The guitar solo is by lead guitarist Phil Harris. Alan "Bam" King was the band's rhythm guitarist, formerly with the Action. Lead vocals are by Paul Carrack.

The band had originally tried to record the song as a Motown-type single for Anchor Records, but gave up in favour of recording their first album at Rockfield Studios in Wales. The song was recorded for the album.

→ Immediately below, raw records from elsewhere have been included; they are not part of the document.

Background: an optimization exercise with open tools, aiming at small area, a short achievable clock period and few clock cycles per item. Do not read the settings as production practice.
At most, simulation tests tie the RTL to the original design; equivalence was not proved.

Design pattern_encoder, start of the top module:
module pattern_encoder #(
    parameter int INDEX_WIDTH = 32,
    parameter int ADDR_WIDTH  = 48,
    parameter int DATA_WIDTH  = 64
) (
    input  logic                   clk,
    input  logic                   rst,
    input  logic                   start,
    input  logic [ADDR_WIDTH-1:0]  start_addr,
    input  logic                   index_push,
    input  logic [INDEX_WIDTH-1:0] row,
    input  logic [INDEX_WIDTH-1:0] col,
    output logic                   index_stall,
    input  logic                   finish,
    output logic                   wr_req,
    input  logic                   wr_stall,
    output logic [ADDR_WIDTH-1:0]  wr_addr,
    output logic [DATA_WIDTH-1:0]  wr_data,
    output logic                   done,
    output logic [ADDR_WIDTH-1:0]  word_count
);
Size in the first run: roughly 2,800 cells after synthesis, ~390 flip-flops, about 280 I/O pins, ~25,000 um2 of cells after synthesis.
==> module pattern_encoder, before the edit <==
module pattern_encoder #(
    parameter int INDEX_WIDTH = 32,
    parameter int ADDR_WIDTH  = 48,
    parameter int DATA_WIDTH  = 64
) (
    input  logic                   clk,
    input  logic                   rst,
    input  logic                   start,
    input  logic [ADDR_WIDTH-1:0]  start_addr,
    input  logic                   index_push,
    input  logic [INDEX_WIDTH-1:0] row,
    input  logic [INDEX_WIDTH-1:0] col,
    output logic                   index_stall,
    input  logic                   finish,
    output logic                   wr_req,
    input  logic                   wr_stall,
    output logic [ADDR_WIDTH-1:0]  wr_addr,
    output logic [DATA_WIDTH-1:0]  wr_data,
    output logic                   done,
    output logic [ADDR_WIDTH-1:0]  word_count
);
    localparam int IW = INDEX_WIDTH;
    localparam int VW = IW + 1;              
    localparam int LW = 6;                   
    localparam int CW = 1 + LW + VW;         
    localparam int BW = DATA_WIDTH - 1 + CW;       
    localparam int FW = 7;                   
    localparam int KR = 8;                   
    localparam int KC = CW - 2 * (1 + LW) - KR;    
    function automatic logic [LW-1:0] bitlen(input logic [VW-1:0] v);
        logic [LW-1:0] n;
        n = '0;
        for (int i = 0; i < VW; i++)
            if (v[i]) n = LW'(i + 1);
        bitlen = n;
    endfunction
    function automatic logic [2:0] msb(input logic [7:0] v);
        logic [2:0] n;
        n = '0;
        for (int i = 0; i < 8; i++)
            if (v[i]) n = 3'(i);
        msb = n;
    endfunction
    function automatic logic [LW-1:0] codelen(input logic [VW-1:0] v);
        logic [LW-1:0] n;
        n = LW'(7);
        for (int i = 0; i < VW; i++)
            if (v[i]) n = LW'(i + 8);
        codelen = n;
    endfunction
    logic          active_q;      
    logic          first_q;       
    logic [IW-1:0] lrow_q, lcol_q;    
    logic          s0_v_q, s0_f_q;    
    logic          s0_hr_q;           
    logic          s0_rd_q;           
    logic [IW-1:0] s0_vr_q;
    logic [VW-1:0] s0_vc_q;
    logic          s1_v_q, s1_end_q;
    logic [CW-1:0] s1_code_q;
    logic [LW-1:0] s1_len_q;
    logic [BW-1:0]         buf_q;
    logic [FW-1:0]         fill_q;       
    logic                  fl_q;         
    logic                  wr_req_q, done_q;
    logic [ADDR_WIDTH-1:0] addr_q, cnt_q;
    logic room, pack, adv1, short, rowc, s0_last, adv0, take_pair;
    assign room    = !fill_q[6];
    assign pack    = s1_v_q && room;
    assign adv1    = !s1_v_q || room;
    assign short   = (s0_vr_q[IW-1:KR] == '0) && (s0_vc_q[VW-1:KC] == '0);
    assign rowc    = s0_v_q && s0_hr_q && !s0_rd_q && !short;  
    assign s0_last = adv1 && !rowc;
    assign adv0    = !(s0_v_q || s0_f_q) || s0_last;
    assign index_stall = s0_v_q && !s0_last;
    assign take_pair   = index_push && !index_stall;
    logic          ru;
    logic [IW-1:0] vr;
    logic [VW-1:0] vc;
    assign ru = row != lrow_q;
    assign vr = row - lrow_q;
    assign vc = (ru || first_q) ? {1'b0, col} + VW'(1)
                                : {1'b0, col - lcol_q};
    logic [LW-1:0] wr, wc;
    logic [CW-1:0] code, both;
    logic [LW-1:0] len;
    assign wr   = bitlen({1'b0, s0_vr_q});
    assign wc   = bitlen(s0_vc_q);
    assign both = CW'({s0_vr_q[KR-1:0], wr, 1'b1})
                | (CW'({s0_vc_q[KC-1:0], wc, 1'b0, 8'b0}) << msb(s0_vr_q[KR-1:0]));
    assign code = !s0_v_q              ? CW'(1)
                : rowc                 ? CW'({s0_vr_q, wr, 1'b1})
                : s0_hr_q && !s0_rd_q  ? both
                :                        {s0_vc_q, wc, 1'b0};
    assign len  = !s0_v_q              ? LW'(7)
                : rowc                 ? codelen({1'b0, s0_vr_q})
                : s0_hr_q && !s0_rd_q  ? codelen({1'b0, s0_vr_q})
                                         + codelen(s0_vc_q)
                :                        codelen(s0_vc_q);
    logic [FW-1:0] hp, h;
    logic          full, fl, wr_next, done_next;
    logic [FW-1:0] fill_next;
    logic [BW-1:0] base, app;
    assign hp        = FW'(fill_q[5:0]) + FW'(s1_len_q);
    assign h         = pack ? hp : fill_q;
    assign full      = h[6];
    assign fl        = fl_q || (pack && s1_end_q);
    assign wr_next   = !wr_stall && (full || fl);
    assign done_next = wr_next && fl && (h <= FW'(DATA_WIDTH));
    assign fill_next = !wr_next ? h : full ? {1'b0, h[5:0]} : '0;
    assign base      = wr_req_q ? (buf_q >> DATA_WIDTH)
                     : (fill_q != '0) ? buf_q : '0;
    assign app       = pack ? (BW'(s1_code_q) << fill_q[5:0]) : '0;
    always_ff @(posedge clk or posedge rst) begin
        if (rst) begin
            active_q <= 1'b0;
            first_q  <= 1'b0;
            s0_v_q   <= 1'b0;
            s0_f_q   <= 1'b0;
            s0_rd_q  <= 1'b0;
            s1_v_q   <= 1'b0;
            s1_end_q <= 1'b0;
            fill_q   <= '0;
            fl_q     <= 1'b0;
            wr_req_q <= 1'b0;
            done_q   <= 1'b0;
            cnt_q    <= '0;
        end else begin
            if (start) begin
                active_q <= 1'b1;
                first_q  <= 1'b1;
                cnt_q    <= '0;
            end else begin
                if (done_next) active_q <= 1'b0;
                if (take_pair) first_q <= 1'b0;
                if (wr_next)   cnt_q    <= cnt_q + ADDR_WIDTH'(1);
            end
            if (adv0) begin
                s0_v_q  <= index_push;
                s0_f_q  <= finish || (s0_v_q && s0_f_q);
                s0_rd_q <= 1'b0;
            end else if (adv1 && rowc) begin
                s0_rd_q <= 1'b1;
            end
            if (adv1) begin
                s1_v_q   <= s0_v_q || s0_f_q;
                s1_end_q <= !s0_v_q && s0_f_q;
            end
            fill_q   <= fill_next;
            fl_q     <= fl && !done_next;
            wr_req_q <= wr_next;
            done_q   <= done_next;
        end
    end
    always_ff @(posedge clk) begin
        if (take_pair) begin
            s0_vr_q <= vr;
            s0_vc_q <= vc;
            s0_hr_q <= ru;
        end
        if (start) begin
            lrow_q <= '0;
        end else if (take_pair) begin
            lrow_q <= row;
        end
        if (take_pair) lcol_q <= col;
        if (adv1) begin
            s1_code_q <= code;
            s1_len_q  <= len;
        end
        buf_q <= base | app;
        if (start)         addr_q <= start_addr;
        else if (wr_req_q) addr_q <= addr_q + ADDR_WIDTH'(DATA_WIDTH / 8);
    end
    assign wr_req     = wr_req_q;
    assign wr_addr    = addr_q;
    assign wr_data    = buf_q[DATA_WIDTH-1:0];
    assign done       = done_q;
    assign word_count = cnt_q;
endmodule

In March 2020 – 45 years after its original release, and in the weeks following its use in an advertisement for Amazon Prime – the song returned to the charts, reaching No. 1 on Billboards Rock Digital Song Sales chart, selling 4,000 downloads, with 831,000 streams and an increase in sales of more than 2,000%.

==Personnel==
- Phil Harris – lead guitar, vocals
- Alan "Bam" King – rhythm guitar, vocals
- Paul Carrack – lead vocals, organ, piano, electric piano
- Terry "Tex" Comer – bass
- Fran Byrne – drums, percussion

==Charts==

===Weekly charts===

| Chart (1975) | Peak position |
|---|---|
| Australia (Kent Music Report) | 63 |
| Canada Top Singles (RPM) | 3 |
| Canada Adult Contemporary (RPM) | 31 |
| Netherlands (Single Tip) | 11 |
| Poland (LP3) | 16 |
| UK Singles (Official Charts) | 20 |
| US Billboard Hot 100 | 3 |
| US Billboard Adult Contemporary | 24 |
| US Cash Box Top 100 | 1 |

| Chart (2020) | Peak position |
|---|---|
| US Hot Rock & Alternative Songs (Billboard) | 8 |

===Year-end charts===

| Chart (1975) | Rank |
|---|---|
| Canada | 42 |
| US Billboard Hot 100 | 58 |
| US Cash Box | 47 |

==Cover versions==
- Australian band Scandal charted in the top 50 of the Kent Music Report with their version. It is from their only album release Scandal (1978).
- Lipps Inc., in 1980, hit No. 4 on the U.S. dance chart, No. 29 on the U.S. soul singles chart, No. 42 in Canada (2 weeks), and No. 44 in Australia. Their cover version sold one million units in Mexico.
- Rod Stewart, in 1981, charted in the top 50 of the UK Singles Chart and US Billboard Hot 100 and No. 26 in Ireland. It was included on his album Tonight I'm Yours.
- In 1993, British reggae group Aswad and singer Yazz reached No. 31 on the UK Singles Chart, with their take from Yazz's 1994 album One on One.
- Composer and original vocalist Paul Carrack recorded a solo version for his 1995 album Blue Views. It reached No. 32 on the UK chart.

- In 2025, The Horne Section performed the 'how-long-athon', where they played the song for over 24 straight hours without stopping as a fundraiser for Stand Up to Cancer. They repeated the song's chorus and verse ad infinitum, and were joined by various celebrity guests throughout the day.